Exercise:
Output range, inclusive: from the line containing "finish: 882 / 0.333 / 11000 / 0.219" to the line containing "nand2_1 43, and3_1". Restate those lines from the data below word for word and only those.

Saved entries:
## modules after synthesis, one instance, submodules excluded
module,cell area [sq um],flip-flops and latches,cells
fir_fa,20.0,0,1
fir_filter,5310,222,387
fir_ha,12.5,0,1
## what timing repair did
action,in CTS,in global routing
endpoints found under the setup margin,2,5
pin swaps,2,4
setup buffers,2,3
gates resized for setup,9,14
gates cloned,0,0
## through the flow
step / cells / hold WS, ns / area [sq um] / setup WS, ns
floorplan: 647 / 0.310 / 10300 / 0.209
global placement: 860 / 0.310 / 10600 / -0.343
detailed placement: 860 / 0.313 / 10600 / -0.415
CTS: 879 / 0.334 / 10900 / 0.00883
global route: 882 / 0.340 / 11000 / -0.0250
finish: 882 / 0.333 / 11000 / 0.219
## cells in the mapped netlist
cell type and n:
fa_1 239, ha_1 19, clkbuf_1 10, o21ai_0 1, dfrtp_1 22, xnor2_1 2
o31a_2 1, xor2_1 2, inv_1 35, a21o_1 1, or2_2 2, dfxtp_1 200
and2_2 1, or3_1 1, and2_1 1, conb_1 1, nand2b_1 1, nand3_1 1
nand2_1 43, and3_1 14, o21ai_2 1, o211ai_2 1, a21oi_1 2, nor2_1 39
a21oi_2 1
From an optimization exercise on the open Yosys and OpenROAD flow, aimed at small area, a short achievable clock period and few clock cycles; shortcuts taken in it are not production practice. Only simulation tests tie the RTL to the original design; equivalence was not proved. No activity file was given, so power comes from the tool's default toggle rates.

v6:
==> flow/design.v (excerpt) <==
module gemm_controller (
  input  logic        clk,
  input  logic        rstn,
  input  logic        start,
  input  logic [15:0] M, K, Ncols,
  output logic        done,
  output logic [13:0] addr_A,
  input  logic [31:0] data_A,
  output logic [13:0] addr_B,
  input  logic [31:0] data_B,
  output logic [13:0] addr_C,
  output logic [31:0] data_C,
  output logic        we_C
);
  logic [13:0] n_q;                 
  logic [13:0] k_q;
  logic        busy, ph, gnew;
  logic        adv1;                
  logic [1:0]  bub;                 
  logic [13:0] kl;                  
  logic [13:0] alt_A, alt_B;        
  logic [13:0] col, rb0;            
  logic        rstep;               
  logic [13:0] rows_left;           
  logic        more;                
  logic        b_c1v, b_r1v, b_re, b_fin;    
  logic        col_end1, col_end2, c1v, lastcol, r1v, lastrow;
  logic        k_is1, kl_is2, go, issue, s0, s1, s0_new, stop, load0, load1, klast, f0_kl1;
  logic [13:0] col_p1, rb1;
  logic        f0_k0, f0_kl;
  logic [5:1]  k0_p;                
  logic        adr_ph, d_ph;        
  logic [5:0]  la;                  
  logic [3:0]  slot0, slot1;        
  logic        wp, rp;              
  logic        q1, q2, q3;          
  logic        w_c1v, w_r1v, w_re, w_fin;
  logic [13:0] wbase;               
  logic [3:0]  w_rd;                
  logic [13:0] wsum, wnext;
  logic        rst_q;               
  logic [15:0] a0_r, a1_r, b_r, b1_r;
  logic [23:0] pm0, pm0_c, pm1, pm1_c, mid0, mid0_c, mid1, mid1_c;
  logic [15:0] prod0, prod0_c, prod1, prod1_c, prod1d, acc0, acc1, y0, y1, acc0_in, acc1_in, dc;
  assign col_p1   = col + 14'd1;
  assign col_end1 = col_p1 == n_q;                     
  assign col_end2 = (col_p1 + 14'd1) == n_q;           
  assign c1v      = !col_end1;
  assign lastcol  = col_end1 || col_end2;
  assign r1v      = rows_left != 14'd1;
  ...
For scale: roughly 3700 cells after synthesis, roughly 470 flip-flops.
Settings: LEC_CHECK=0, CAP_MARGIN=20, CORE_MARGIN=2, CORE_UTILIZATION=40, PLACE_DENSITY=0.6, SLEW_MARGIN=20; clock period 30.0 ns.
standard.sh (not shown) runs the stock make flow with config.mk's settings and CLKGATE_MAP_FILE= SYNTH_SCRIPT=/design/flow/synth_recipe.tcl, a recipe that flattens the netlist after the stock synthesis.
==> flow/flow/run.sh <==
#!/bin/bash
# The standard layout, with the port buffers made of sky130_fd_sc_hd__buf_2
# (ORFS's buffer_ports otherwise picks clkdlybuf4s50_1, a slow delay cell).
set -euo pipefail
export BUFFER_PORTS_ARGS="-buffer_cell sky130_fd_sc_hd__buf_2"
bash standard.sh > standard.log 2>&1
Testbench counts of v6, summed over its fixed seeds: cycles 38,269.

Written answer:
finish: 882 / 0.333 / 11000 / 0.219
## cells in the mapped netlist
cell type and n:
fa_1 239, ha_1 19, clkbuf_1 10, o21ai_0 1, dfrtp_1 22, xnor2_1 2
o31a_2 1, xor2_1 2, inv_1 35, a21o_1 1, or2_2 2, dfxtp_1 200
and2_2 1, or3_1 1, and2_1 1, conb_1 1, nand2b_1 1, nand3_1 1
nand2_1 43, and3_1 14, o21ai_2 1, o211ai_2 1, a21oi_1 2, nor2_1 39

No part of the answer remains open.